■ Task description ■
Your task is to copy the stretch of lines in the records below that begins with the line containing "-- cells in" and ends with the line containing "floorplan: -0.346 / 0.503 / 118 / - / 0.382", exactly as written, with nothing added.

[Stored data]
+++++

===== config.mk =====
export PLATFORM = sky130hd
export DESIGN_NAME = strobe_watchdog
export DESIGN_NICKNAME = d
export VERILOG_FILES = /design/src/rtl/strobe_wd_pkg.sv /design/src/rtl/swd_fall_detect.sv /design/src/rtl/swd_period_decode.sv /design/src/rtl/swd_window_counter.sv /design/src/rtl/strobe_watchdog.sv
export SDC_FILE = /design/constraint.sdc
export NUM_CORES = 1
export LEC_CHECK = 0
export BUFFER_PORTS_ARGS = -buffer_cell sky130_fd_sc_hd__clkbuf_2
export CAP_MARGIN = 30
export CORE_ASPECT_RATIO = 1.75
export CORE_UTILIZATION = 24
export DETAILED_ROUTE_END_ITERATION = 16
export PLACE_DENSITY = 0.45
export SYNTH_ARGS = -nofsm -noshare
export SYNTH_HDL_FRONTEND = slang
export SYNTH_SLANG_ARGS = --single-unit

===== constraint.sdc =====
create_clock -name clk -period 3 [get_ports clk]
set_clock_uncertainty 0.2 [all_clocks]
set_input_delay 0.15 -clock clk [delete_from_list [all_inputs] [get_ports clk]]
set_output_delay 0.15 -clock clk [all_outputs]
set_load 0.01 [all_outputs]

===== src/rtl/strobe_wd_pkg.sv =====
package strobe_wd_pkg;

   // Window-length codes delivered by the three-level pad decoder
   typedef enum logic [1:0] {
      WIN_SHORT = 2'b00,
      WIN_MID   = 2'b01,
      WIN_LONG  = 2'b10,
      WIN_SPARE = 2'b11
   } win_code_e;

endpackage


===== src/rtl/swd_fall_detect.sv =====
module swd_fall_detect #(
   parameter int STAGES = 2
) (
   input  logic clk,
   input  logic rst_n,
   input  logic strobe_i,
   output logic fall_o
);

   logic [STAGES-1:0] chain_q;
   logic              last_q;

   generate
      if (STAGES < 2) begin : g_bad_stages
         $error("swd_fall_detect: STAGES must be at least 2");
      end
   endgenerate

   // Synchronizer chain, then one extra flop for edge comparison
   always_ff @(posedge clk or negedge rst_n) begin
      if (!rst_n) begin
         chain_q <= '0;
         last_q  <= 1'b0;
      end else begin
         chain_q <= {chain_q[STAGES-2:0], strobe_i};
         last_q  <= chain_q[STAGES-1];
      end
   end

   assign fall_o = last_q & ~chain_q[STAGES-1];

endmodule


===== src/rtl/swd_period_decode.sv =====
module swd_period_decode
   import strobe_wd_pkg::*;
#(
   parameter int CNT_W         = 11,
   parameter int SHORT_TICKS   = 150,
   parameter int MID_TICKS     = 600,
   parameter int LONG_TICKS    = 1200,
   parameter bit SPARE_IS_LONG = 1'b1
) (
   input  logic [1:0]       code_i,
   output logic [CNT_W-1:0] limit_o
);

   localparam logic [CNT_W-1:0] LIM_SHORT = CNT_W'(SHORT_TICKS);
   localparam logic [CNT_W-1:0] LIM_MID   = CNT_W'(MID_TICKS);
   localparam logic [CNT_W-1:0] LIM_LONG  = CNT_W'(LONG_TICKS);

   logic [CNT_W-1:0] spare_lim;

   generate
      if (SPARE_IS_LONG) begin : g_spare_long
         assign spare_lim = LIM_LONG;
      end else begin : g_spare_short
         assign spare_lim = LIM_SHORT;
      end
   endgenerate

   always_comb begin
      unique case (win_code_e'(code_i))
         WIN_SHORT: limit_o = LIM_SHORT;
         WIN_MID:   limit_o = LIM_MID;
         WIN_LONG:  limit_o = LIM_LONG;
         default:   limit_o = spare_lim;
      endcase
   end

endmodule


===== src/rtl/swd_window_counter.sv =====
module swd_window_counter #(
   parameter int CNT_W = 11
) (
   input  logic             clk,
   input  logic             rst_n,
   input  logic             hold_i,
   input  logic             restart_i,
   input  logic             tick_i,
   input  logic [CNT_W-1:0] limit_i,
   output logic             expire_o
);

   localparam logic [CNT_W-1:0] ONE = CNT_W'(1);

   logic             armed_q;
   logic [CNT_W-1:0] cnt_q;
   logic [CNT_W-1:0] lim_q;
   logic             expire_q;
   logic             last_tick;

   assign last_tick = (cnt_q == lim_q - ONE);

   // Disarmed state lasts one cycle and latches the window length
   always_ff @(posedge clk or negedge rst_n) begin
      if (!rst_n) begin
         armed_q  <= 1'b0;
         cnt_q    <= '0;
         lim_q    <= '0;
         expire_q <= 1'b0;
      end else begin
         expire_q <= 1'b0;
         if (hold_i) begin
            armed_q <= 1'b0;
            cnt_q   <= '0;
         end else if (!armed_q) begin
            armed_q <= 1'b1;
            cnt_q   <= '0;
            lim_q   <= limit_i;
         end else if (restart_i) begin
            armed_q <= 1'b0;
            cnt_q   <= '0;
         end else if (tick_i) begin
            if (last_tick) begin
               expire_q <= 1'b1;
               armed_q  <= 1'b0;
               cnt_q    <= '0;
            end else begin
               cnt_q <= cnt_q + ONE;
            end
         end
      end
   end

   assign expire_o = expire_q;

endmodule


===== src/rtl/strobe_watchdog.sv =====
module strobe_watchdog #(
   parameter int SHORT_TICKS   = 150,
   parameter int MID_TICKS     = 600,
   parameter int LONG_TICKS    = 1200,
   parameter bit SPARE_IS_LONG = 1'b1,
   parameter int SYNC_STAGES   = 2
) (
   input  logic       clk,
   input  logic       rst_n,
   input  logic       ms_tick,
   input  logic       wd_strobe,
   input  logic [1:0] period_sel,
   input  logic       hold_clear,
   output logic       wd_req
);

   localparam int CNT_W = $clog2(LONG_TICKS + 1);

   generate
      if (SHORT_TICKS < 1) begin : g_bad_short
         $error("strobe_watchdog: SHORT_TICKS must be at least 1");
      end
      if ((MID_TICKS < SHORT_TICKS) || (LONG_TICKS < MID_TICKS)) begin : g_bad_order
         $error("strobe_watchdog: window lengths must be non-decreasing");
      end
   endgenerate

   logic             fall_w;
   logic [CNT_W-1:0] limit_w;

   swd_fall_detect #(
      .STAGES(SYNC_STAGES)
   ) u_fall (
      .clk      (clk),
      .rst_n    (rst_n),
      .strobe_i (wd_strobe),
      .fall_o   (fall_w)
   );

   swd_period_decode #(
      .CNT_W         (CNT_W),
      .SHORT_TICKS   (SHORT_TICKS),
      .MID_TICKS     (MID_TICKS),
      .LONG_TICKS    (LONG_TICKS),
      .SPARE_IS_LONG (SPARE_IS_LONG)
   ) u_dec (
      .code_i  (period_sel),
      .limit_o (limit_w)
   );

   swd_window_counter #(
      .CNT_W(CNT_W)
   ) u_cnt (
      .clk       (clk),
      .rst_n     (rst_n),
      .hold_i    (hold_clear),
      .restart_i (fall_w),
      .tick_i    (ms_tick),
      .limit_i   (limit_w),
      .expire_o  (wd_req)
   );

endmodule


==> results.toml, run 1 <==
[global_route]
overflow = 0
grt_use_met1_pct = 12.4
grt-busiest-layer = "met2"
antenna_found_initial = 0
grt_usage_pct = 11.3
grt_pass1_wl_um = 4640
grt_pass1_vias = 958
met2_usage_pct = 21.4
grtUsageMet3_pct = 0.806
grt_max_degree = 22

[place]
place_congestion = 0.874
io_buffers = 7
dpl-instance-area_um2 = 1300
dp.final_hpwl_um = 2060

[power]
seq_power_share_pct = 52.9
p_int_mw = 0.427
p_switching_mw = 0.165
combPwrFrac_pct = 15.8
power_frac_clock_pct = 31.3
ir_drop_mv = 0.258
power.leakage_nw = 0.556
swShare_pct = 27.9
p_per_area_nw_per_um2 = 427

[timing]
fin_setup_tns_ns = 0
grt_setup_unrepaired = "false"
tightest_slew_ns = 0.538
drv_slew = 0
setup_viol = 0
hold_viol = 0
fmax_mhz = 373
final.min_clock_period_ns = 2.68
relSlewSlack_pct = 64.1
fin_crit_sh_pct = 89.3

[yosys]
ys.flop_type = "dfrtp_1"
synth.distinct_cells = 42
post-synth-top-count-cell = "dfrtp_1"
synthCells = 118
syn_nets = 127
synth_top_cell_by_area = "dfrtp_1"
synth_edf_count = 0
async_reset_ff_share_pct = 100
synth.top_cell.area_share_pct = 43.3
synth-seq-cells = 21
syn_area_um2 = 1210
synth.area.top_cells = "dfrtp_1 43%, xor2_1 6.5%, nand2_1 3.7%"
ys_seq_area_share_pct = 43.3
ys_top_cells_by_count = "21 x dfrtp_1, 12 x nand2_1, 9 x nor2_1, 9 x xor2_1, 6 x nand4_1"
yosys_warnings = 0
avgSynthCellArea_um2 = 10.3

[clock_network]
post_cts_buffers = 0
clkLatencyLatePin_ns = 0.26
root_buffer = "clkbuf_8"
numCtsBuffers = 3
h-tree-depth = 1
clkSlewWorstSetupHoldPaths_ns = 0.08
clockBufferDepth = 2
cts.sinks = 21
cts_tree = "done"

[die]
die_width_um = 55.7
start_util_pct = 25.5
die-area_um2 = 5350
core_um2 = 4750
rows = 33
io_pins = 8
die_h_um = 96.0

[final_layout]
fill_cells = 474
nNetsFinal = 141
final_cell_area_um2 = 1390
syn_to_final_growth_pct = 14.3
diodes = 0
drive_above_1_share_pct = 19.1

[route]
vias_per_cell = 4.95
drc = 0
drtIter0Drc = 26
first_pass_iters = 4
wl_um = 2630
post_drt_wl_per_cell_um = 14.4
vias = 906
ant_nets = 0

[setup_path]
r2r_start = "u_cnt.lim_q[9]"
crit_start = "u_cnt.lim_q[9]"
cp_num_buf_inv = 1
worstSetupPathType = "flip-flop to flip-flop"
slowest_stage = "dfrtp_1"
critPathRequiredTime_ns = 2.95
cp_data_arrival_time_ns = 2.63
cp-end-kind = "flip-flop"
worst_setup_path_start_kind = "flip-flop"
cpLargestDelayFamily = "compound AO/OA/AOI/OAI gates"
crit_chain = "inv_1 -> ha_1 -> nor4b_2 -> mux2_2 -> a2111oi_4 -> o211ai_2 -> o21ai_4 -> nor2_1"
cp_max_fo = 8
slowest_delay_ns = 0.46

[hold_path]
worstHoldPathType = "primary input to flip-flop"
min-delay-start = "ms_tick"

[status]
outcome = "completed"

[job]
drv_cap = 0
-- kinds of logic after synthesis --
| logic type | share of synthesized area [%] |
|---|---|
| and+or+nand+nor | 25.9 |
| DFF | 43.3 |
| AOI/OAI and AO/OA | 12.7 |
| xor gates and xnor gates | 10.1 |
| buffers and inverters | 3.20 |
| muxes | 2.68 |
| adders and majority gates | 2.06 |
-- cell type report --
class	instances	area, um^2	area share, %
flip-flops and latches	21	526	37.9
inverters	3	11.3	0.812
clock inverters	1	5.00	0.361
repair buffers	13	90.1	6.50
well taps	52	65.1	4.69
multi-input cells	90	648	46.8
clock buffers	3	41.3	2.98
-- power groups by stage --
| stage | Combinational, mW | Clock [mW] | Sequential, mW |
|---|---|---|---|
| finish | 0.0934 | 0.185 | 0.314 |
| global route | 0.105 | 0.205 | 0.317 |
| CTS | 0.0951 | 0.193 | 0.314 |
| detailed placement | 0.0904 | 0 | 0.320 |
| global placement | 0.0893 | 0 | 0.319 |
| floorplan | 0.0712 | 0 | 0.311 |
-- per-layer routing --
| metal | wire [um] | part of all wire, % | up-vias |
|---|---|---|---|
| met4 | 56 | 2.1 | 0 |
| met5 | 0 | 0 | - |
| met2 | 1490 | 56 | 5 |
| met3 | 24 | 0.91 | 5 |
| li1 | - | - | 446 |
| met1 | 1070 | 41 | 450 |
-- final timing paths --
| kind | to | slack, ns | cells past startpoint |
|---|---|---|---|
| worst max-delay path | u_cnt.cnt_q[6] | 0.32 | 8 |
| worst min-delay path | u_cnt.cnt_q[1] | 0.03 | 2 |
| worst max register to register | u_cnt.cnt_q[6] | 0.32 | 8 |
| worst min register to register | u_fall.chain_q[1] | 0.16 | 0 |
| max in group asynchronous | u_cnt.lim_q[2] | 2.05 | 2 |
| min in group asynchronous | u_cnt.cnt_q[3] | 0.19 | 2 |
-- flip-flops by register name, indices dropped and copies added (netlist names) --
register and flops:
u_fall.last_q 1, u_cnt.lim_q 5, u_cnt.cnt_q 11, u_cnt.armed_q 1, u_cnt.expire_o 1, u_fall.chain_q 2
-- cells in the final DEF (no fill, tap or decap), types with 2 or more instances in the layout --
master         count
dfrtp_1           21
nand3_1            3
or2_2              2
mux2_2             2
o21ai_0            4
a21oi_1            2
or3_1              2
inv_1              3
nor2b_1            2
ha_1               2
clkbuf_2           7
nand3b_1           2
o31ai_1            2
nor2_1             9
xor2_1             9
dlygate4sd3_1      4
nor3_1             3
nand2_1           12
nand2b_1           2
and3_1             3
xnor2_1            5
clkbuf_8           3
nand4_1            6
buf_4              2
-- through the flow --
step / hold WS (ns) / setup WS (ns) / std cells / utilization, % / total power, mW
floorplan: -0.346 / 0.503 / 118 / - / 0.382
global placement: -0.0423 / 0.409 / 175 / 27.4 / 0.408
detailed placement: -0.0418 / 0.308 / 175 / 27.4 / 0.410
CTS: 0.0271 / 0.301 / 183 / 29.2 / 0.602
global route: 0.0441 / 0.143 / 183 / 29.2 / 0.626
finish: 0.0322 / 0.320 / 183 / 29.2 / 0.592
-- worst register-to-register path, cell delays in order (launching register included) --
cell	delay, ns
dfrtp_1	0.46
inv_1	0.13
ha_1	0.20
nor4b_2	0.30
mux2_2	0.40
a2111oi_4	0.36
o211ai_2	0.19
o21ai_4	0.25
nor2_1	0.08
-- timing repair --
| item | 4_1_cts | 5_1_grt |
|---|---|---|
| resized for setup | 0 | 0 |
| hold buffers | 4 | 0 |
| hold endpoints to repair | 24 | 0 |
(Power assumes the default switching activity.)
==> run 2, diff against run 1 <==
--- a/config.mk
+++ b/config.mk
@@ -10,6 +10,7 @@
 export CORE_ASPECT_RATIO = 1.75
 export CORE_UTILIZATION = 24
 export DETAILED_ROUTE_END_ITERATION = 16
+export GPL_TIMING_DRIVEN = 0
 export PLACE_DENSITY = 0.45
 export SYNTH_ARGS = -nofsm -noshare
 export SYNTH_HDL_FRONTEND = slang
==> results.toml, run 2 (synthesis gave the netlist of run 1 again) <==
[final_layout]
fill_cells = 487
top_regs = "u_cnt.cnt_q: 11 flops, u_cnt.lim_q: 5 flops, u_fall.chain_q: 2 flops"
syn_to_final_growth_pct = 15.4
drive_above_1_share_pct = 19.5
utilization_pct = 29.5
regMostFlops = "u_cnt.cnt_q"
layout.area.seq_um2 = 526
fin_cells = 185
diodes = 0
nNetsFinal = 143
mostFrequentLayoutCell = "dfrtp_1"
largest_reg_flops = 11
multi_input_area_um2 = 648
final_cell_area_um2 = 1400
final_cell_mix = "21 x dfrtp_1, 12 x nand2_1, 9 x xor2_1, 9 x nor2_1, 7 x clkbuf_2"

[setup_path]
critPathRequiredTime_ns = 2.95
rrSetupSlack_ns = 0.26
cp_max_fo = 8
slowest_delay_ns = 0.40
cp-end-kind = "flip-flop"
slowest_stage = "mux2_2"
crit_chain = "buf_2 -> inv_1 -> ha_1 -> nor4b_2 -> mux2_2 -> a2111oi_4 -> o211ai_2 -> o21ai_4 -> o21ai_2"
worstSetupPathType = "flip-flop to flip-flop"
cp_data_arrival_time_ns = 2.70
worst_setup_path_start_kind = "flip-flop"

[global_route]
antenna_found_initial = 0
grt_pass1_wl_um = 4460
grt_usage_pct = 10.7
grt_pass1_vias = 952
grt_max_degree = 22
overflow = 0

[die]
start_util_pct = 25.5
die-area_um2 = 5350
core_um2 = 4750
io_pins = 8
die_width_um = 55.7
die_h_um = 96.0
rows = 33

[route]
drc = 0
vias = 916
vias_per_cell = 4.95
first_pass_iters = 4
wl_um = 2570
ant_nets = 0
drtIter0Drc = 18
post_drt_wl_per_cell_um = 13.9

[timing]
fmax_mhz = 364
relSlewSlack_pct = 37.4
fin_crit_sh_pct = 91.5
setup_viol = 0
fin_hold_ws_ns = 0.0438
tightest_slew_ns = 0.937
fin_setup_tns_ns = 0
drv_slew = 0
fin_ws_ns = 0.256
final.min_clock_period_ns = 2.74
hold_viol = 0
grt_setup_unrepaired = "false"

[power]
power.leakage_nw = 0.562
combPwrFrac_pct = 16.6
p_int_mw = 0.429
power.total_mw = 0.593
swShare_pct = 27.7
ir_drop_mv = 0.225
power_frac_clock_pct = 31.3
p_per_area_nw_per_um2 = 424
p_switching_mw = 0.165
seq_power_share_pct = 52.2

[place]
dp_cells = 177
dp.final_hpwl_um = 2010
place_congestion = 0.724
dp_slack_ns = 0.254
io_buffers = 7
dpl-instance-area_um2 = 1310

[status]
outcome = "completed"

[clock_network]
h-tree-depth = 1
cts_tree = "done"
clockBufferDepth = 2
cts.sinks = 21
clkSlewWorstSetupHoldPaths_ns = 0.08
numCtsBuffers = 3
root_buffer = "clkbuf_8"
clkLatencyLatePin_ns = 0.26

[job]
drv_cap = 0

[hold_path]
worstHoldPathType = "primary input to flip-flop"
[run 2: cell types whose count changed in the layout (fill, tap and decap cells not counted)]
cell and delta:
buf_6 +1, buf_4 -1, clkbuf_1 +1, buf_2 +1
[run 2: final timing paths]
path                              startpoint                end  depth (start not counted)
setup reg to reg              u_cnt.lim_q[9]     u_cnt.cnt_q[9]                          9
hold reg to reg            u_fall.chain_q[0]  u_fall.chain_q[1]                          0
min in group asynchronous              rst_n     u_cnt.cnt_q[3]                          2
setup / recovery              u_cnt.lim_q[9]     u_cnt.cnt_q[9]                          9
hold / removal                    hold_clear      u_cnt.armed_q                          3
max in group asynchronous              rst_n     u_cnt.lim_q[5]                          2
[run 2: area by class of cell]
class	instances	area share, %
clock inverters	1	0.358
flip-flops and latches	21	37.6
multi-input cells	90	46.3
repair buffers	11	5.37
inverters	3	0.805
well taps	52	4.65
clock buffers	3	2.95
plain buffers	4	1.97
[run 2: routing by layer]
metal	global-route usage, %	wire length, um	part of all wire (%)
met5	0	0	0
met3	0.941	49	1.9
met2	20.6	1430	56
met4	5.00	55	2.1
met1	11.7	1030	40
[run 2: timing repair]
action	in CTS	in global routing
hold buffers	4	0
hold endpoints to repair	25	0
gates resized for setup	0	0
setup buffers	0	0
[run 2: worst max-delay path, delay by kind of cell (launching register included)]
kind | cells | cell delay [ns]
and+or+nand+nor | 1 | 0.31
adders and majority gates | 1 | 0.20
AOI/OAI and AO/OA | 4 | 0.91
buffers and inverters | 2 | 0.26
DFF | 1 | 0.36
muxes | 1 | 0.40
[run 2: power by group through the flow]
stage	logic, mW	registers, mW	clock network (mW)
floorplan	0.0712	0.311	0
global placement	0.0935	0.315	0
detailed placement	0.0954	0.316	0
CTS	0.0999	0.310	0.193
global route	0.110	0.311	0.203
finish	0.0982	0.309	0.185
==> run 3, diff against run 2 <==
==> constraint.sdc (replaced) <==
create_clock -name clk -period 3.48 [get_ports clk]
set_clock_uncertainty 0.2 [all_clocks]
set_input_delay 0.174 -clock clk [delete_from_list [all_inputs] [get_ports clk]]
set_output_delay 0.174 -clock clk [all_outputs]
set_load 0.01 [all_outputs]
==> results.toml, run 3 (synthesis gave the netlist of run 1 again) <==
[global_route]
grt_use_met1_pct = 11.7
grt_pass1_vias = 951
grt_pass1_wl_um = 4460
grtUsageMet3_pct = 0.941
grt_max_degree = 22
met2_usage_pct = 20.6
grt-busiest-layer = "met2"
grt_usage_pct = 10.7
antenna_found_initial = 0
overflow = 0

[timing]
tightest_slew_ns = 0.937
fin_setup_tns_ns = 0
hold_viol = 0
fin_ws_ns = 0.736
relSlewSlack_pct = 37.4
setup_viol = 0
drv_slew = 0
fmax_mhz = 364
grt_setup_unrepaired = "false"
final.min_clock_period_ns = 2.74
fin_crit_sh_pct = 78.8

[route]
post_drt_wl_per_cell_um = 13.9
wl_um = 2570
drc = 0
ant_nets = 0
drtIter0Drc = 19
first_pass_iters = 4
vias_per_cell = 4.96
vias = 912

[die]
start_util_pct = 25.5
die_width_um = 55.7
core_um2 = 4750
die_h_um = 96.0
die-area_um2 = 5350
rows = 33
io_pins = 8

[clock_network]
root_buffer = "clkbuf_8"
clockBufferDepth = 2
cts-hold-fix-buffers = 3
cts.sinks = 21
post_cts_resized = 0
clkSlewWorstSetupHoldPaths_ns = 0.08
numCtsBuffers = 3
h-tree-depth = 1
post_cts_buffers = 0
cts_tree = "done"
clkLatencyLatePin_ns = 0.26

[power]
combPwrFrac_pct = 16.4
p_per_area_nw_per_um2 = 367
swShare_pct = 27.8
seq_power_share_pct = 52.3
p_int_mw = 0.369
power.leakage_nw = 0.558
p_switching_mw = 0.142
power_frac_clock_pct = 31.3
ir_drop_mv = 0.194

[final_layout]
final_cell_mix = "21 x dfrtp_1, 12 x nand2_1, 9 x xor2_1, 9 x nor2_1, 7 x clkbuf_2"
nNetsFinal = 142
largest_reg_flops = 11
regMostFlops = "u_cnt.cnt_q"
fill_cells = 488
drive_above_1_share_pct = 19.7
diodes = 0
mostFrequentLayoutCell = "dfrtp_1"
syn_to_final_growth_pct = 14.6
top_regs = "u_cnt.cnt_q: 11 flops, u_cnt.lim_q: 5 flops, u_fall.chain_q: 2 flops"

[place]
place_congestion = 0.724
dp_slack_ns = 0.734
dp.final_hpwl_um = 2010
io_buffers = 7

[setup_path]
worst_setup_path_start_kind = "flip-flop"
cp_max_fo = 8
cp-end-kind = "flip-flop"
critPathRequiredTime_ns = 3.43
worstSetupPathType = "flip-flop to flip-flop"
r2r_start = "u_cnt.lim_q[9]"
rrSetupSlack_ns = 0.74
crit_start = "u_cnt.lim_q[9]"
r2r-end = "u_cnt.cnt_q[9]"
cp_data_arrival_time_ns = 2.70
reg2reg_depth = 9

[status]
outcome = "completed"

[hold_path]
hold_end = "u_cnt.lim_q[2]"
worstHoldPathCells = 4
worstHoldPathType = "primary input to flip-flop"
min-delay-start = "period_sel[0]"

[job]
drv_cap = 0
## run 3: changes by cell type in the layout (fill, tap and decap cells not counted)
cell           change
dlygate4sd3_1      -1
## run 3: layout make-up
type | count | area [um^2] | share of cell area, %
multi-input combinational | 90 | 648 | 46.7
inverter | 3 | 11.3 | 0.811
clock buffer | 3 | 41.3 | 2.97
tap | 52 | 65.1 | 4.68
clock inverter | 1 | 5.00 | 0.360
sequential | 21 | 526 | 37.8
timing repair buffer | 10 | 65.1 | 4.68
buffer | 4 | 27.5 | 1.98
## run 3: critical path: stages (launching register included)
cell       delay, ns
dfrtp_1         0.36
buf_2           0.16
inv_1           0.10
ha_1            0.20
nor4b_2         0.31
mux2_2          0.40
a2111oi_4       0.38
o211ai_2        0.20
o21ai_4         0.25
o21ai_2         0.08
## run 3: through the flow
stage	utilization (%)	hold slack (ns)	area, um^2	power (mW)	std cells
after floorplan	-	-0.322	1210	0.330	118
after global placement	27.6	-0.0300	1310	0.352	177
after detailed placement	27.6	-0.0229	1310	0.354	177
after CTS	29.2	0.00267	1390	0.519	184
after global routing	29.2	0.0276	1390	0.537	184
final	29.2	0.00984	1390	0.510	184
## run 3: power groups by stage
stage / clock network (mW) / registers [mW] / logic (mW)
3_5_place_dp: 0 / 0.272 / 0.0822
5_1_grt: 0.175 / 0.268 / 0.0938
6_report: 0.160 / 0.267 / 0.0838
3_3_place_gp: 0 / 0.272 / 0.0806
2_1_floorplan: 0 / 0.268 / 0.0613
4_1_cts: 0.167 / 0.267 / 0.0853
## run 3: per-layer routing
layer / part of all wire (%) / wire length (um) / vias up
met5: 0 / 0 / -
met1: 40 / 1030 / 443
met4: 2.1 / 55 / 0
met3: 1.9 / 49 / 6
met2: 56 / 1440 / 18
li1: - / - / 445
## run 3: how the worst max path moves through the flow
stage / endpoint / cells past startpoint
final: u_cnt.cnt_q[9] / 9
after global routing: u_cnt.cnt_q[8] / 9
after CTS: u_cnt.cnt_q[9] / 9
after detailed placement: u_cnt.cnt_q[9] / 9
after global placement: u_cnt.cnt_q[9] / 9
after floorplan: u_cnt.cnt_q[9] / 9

+++++

■ Written solution ■
-- cells in the final DEF (no fill, tap or decap), types with 2 or more instances in the layout --
master         count
dfrtp_1           21
nand3_1            3
or2_2              2
mux2_2             2
o21ai_0            4
a21oi_1            2
or3_1              2
inv_1              3
nor2b_1            2
ha_1               2
clkbuf_2           7
nand3b_1           2
o31ai_1            2
nor2_1             9
xor2_1             9
dlygate4sd3_1      4
nor3_1             3
nand2_1           12
nand2b_1           2
and3_1             3
xnor2_1            5
clkbuf_8           3
nand4_1            6
buf_4              2
-- through the flow --
step / hold WS (ns) / setup WS (ns) / std cells / utilization, % / total power, mW
floorplan: -0.346 / 0.503 / 118 / - / 0.382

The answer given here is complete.